Try it:
In the records below, how many lines hold the word "synthesis"? Give only the number.

Material provided:
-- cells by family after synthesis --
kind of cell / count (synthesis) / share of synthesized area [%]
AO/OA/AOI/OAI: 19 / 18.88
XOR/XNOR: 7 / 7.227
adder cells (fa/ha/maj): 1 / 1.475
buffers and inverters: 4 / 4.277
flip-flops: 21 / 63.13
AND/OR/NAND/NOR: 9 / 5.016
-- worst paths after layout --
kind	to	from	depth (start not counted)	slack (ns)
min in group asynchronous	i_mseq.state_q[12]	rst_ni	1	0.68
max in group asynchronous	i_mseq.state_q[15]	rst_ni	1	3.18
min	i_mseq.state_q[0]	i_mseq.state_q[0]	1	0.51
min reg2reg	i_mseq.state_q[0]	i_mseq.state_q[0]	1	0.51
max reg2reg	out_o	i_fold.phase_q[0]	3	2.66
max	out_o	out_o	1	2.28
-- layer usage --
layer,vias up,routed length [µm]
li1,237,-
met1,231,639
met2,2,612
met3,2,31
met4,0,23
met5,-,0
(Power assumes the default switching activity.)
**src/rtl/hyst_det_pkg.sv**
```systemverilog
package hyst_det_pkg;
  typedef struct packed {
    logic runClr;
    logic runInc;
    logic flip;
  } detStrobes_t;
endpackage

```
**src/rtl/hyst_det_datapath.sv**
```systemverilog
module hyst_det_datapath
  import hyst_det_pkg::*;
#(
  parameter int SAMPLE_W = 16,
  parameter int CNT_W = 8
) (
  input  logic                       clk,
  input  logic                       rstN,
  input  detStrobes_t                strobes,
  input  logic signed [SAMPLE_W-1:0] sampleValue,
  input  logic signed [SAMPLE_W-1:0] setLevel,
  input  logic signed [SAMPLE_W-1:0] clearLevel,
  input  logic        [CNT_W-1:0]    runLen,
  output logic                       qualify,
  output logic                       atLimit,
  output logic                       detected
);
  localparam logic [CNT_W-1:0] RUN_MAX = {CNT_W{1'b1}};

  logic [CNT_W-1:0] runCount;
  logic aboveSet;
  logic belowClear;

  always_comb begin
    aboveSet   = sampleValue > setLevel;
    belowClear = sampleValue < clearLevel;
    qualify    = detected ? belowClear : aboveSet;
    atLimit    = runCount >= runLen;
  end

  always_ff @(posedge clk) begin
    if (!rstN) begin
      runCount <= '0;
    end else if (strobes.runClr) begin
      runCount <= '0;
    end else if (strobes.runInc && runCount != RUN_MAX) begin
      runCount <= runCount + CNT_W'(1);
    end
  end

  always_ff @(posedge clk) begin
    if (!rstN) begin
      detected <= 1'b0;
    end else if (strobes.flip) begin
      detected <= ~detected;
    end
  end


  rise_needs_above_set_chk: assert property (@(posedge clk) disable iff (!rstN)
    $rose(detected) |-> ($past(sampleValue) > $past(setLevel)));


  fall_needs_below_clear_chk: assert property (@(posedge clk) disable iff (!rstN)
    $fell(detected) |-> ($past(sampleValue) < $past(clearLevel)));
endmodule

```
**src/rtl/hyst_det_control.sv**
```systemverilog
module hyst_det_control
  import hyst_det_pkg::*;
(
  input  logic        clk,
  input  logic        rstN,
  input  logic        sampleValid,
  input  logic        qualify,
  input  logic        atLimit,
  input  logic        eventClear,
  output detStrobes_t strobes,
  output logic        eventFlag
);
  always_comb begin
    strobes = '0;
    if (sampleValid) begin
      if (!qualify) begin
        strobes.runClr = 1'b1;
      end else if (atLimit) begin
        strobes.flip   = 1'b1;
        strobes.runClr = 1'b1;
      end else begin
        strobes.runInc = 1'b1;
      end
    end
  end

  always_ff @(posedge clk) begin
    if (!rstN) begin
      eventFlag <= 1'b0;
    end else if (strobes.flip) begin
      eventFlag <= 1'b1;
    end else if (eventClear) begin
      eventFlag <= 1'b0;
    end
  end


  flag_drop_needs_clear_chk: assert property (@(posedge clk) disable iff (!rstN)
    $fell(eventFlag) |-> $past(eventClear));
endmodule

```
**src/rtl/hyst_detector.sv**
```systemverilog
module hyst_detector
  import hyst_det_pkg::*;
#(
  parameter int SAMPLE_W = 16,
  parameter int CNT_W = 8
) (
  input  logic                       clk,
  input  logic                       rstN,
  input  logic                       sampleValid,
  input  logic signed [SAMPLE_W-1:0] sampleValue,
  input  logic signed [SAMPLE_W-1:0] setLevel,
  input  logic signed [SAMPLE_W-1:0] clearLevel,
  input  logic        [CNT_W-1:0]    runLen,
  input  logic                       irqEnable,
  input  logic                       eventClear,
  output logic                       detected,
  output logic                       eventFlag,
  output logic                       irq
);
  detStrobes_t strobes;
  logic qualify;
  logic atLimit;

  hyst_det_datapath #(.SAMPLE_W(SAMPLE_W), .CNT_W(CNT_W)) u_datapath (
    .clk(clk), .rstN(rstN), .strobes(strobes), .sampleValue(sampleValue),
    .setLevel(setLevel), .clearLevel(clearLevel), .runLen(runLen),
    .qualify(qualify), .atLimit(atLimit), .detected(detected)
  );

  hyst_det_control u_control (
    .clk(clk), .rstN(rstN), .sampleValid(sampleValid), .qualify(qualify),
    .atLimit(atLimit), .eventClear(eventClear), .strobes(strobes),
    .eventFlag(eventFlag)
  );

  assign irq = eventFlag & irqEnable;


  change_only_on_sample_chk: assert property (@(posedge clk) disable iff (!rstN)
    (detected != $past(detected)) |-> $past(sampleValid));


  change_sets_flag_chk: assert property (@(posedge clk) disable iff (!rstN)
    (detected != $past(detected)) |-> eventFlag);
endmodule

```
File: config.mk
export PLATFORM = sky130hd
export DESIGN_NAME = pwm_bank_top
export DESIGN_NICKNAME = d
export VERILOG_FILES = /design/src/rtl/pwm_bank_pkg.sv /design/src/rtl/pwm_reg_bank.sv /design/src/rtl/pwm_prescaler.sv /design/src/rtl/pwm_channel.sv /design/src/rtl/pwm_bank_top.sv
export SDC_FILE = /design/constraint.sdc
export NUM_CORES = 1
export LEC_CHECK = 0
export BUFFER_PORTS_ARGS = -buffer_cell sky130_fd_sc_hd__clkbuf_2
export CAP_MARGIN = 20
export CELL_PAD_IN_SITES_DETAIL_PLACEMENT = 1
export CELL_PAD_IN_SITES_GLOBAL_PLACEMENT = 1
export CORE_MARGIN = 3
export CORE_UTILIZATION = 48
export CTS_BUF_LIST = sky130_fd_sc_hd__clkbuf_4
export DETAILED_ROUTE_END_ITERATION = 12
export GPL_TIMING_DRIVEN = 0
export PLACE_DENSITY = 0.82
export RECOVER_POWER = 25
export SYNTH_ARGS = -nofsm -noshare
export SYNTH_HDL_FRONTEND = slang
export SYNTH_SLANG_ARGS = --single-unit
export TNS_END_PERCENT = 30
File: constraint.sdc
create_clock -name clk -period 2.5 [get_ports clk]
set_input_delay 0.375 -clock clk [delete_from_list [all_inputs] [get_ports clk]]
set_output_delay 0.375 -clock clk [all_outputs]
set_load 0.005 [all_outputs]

Exercise answer:
2